といっても、私は児童心理学の専門家でもなんでもないので、まあ、医学部で6年間、単位が取れて国家試験に合格する程度に精神科の勉強をしたことがある程度の身で、ということで。
犯罪行為というものは、たとえ大人の犯罪であっても、法律的な責任と、社会的というか環境的な責任が多かれ少なかれあると思います。で、この件で、誰が一番責任があると、私が考えるかといえば、それは父親であると思う。確かに父親は早稲田を出て、弁護士で、社会的地位もあるかもしれませんが、妻が癌で、死が確実な病にいるときから浮気、かつ死ぬと、「待ってました」とばかりにデキ再婚というのは、子供がいないならまだしも、精神的に不安定になりやすい思春期の子供がいる身で、することではないと思う。母親を失って、それだけでも傷ついている子供を、家賃5万程度のマンションに一人暮らしさせるというのも、個人的には納得できず。家賃50万で、何くれとなくマンションの管理側が子供の様子を見てくれる、という配慮があれば、ま、顔も見たくない継母と引き離して一人暮らしさせても、親の所行として許せるかな、という気がします。だって、父親がやり手の弁護士なら、できないことじゃないですもの。
どうもこちらのご家庭は、父・早稲田&母・東大カップルということで、しかも、お兄さんも親の期待に添えるほど優秀、ということで、そうならなければならない、というプレッシャーはきっと妹の方にも子供の頃からあったのだと思われます。しかも、スポーツも優秀、ということは、それだけ活動的な家系ということで、しかも、父親は
どうみても一般常識的なこらえ性が無い直情的なタイプ
にしか見えないので、そのエネルギッシュな性格が犯罪に向かず、司法試験の勉強とか、弁護士事務所の経営とかに精力的に取り組む姿勢に結びついている内は良いけれども、女性関係にろくでなしになるのは、それは「一般常識的にどうなの?」ということになるわけで。おそらく、そういう父親譲りの直情的な性格が、一番向かってはいけないところに向かってしまったのが、今回の事件であると思います。

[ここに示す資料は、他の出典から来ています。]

==> design.v <==
module mult32x32_fsm (
    input logic clk,               
    input logic reset,             
    input logic start,             
    output logic busy,             
    output logic [1:0] a_sel,      
    output logic b_sel,            
    output logic [2:0] shift_sel,  
    output logic upd_prod,         
    output logic clr_prod          
);
	typedef enum { idle, handle1, handle2, handle3, handle4, handle5, handle6, handle7, handle8} sm_type;
	sm_type current_state;
	sm_type next_state;
	always_ff @(posedge clk, posedge reset) begin
		if (reset== 1'b1) begin
			current_state <=idle;
		end
		else begin
			current_state <= next_state;
		end
	end
	always_comb begin
		next_state= current_state;
		busy=1'b1;
		upd_prod= 1'b1;
		clr_prod= 1'b0;
		a_sel= 2'b0;
		b_sel= 1'b0;
		shift_sel= 3'b0;
		case(current_state)
			idle: begin
				if(start== 1'b0) begin
					next_state=idle;
					busy=1'b0;
					upd_prod=1'b0;
				end
				else begin
					next_state=handle1;
					busy=1'b0;
					upd_prod=1'b0;
					clr_prod=1'b1;
				end
			end
			handle1: begin
				next_state= handle2;
				a_sel=2'b0;
				b_sel=1'b0;
				shift_sel=3'b0;
			end
			handle2: begin
				next_state= handle3;
				a_sel=2'b01;
				b_sel=1'b0;
				shift_sel=3'b001;
			end
			handle3: begin
				next_state= handle4;
				a_sel=2'b10;
				b_sel=1'b0;
				shift_sel=3'b010;
			end
			handle4: begin
				next_state= handle5;
				a_sel=2'b11;
				b_sel=1'b0;
				shift_sel=3'b011;
			end
			handle5: begin
				next_state= handle6;
				a_sel=2'b0;
				b_sel=1'b1;
				shift_sel=3'b010;
			end
			handle6: begin
				next_state= handle7;
				a_sel=2'b01;
				b_sel=1'b1;
				shift_sel=3'b011;
			end
			handle7: begin
				next_state= handle8;
				a_sel=2'b10;
				b_sel=1'b1;
				shift_sel=3'b100;
			end
			handle8: begin
				next_state= idle;
				a_sel=2'b11;
				b_sel=1'b1;
				shift_sel=3'b101;
			end
		endcase
	end
endmodule
==> 12-01 <==
Design clk_ctrl, start of the top module:
module clk_ctrl
(
	input				wire				clk_i					,
	input				wire				rstn_i				,	
	input				wire	[15:0]	freq						,
	output			reg				dds1_o					,
	output			reg				dds_o						
);
reg	[31:0]	cnt;
wire	[63:0]	add;
assign add =freq*32'd4294967295/16'd30000;
always@(posedge clk_i or negedge rstn_i)
	if(rstn_i ==1'b0)
		cnt <=32'd0;
	else
		cnt <=cnt +add; 
always@(posedge clk_i or negedge rstn_i)
	if(rstn_i ==1'b0)
		dds_o <=1'b0;
	else if(cnt >=32'd2147483648)
		dds_o <=1'b1;
	else
		dds_o <=1'b0;		
reg	[31:0]	cnt1;
wire	[63:0]	add1;
assign add1 =(freq/8'd36)*32'd4294967295/16'd3000;
always@(posedge clk_i or negedge rstn_i)
	if(rstn_i ==1'b0)
		cnt1 <=32'd0;
	else
		cnt1 <=cnt1 +add1; 
always@(posedge clk_i or negedge rstn_i)
	if(rstn_i ==1'b0)
		dds1_o <=1'b0;
	else if(cnt1 >=32'd2147483648)
		dds1_o <=1'b1;
	else
		dds1_o <=1'b0;		
endmodule
clock: 67.6 ns
lec_check: 0
abc_area: 1
cap_margin: 20
cell_pad_in_sites_detail_placement: 0
core_aspect_ratio: 0.93
core_margin: 2
core_utilization: 72
cts_cluster_diameter: 341
gpl_routability_driven: 1
max_routing_layer: met4
place_density_lb_addon: 0.2
setup_slack_margin: 5.0
slew_margin: 20
tns_end_percent: 55
run.sh (not shown) runs the stock make flow with config.mk's settings and CLKGATE_MAP_FILE=.
==> 04-22 (differences from 12-01) <==
- CAP_MARGIN: 20 -> 10
- CORE_UTILIZATION: 72 -> 58
- CTS_CLUSTER_DIAMETER: 341 -> 194
- HOLD_SLACK_MARGIN: default -> 0.12
- MIN_ROUTING_LAYER: default -> met2
- PLACE_DENSITY_LB_ADDON: 0.2 -> default
==> flow/constraint.sdc (replaced) <==
create_clock -name core_clock -period 115.0 [get_ports {clk_i}]
set_input_delay 23.0000 -clock core_clock [delete_from_list [all_inputs] [get_ports {clk_i}]]
set_output_delay 23.0000 -clock core_clock [all_outputs]
set_load 0.01 [all_outputs]
==> 07-24 (differences from 12-01) <==
- ABC_AREA: 1 -> default
- CELL_PAD_IN_SITES_DETAIL_PLACEMENT: 0 -> default
- CORE_ASPECT_RATIO: 0.93 -> default
- CORE_UTILIZATION: 72 -> 46
- CTS_CLUSTER_DIAMETER: 341 -> default
- GPL_ROUTABILITY_DRIVEN: 1 -> default
- MAX_ROUTING_LAYER: met4 -> default
- PLACE_DENSITY_LB_ADDON: 0.2 -> default
- SETUP_SLACK_MARGIN: 5.0 -> default
- TNS_END_PERCENT: 55 -> default
==> flow/constraint.sdc (replaced) <==
create_clock -name core_clock -period 68.6 [get_ports {clk_i}]
set_input_delay 13.7200 -clock core_clock [delete_from_list [all_inputs] [get_ports {clk_i}]]
set_output_delay 13.7200 -clock core_clock [all_outputs]
set_load 0.01 [all_outputs]
==> impl_metrics.py <==
# Synthesis and PnR figures
metrics = {
    "grt": {
        "gr-usage-met2_pct": 41.6,
    },
    "routing": {
        "dr.pass1.iters": 6,
    },
    "clock_tree": {
        "worstSkewPairLatency_ns": 0.40,
    },
    "final_timing": {
        "finalWorstSetupSlack_ns": 2.17,
    },
    "cells_and_area": {
        "clockBufferCount": 13,
        "comb_area_share_pct": 84.0,
    },
    "flow_run": {
        "warning_count": 62,
    },
    "worst_setup_path": {
        "startpoint_of_the_most_critical_register_to_register_path": "cnt[0]",
    },
    "status": {
        "run_status": "no timing/DRC/antenna violations",
    },
    "logic_synthesis": {
        "syn_area_um2": 55800,
    },
    "floorplanning": {
        "core_util_at_fp_pct": 46.4,
    },
}
the above is filed under 07-24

子供の頃の、給食異物混入事件も、勉強のしすぎとか、そういうことで友達と口論になったのがとっかかりということですので、勉強に関する親からのプレッシャーというものは、当人が感じていなくても、当時からもうあったのだと思います。小学校6年生といえば、もうその子の勉強に関する能力もある程度分かってきて、将来の職業とまでいかなくても、進学先くらいはいろいろろ具体的に見えてくる時期だと思うから。ただ、子供というのは、そういう親の期待を、プレッシャーに感じる面もあるし、期待に応えて褒められたい、いい子でいたい、という自分自身の思いもあるわけで、そういうバランスの取り方が自分自身ではまだ未熟な時期ですから、勉強で親の期待に応えよう、という思いと、プレッシャーに感じている思いの二つが、友達の言葉でバランス取れなくなって、爆発してしまったのが小学校の時の事件なのだと思います。社会に出て、事業でも興したら成功しそうな攻撃性が、やってはいけないことに向いているわけ。人格的に未熟だから、それを止めるだけの分別が自己の中に形成されていないのです。で、その時にお母さんがずいぶん庇ってくれたようですから、そのこともちゃんと覚えていたと思われます。家の中で母子でどういうやりとりがあったかは分かりませんが、
お母さんはいざというとき、常識を曲げても自分を庇ってくれる存在である
と判断する程度の能力はあったでしょうし、ちょっと周囲からは、危うく見えかねないそんな母子関係でも、以後は特に問題を起こさずに進学校に進学できるまでになったのですから、何とかバランスがうまく取れていた関係だったのだと思います。(むしろ、この事件の時に家庭的責任能力の乏しい父親がどう立ち回ったのかも知りたい気がするわけですがーー;)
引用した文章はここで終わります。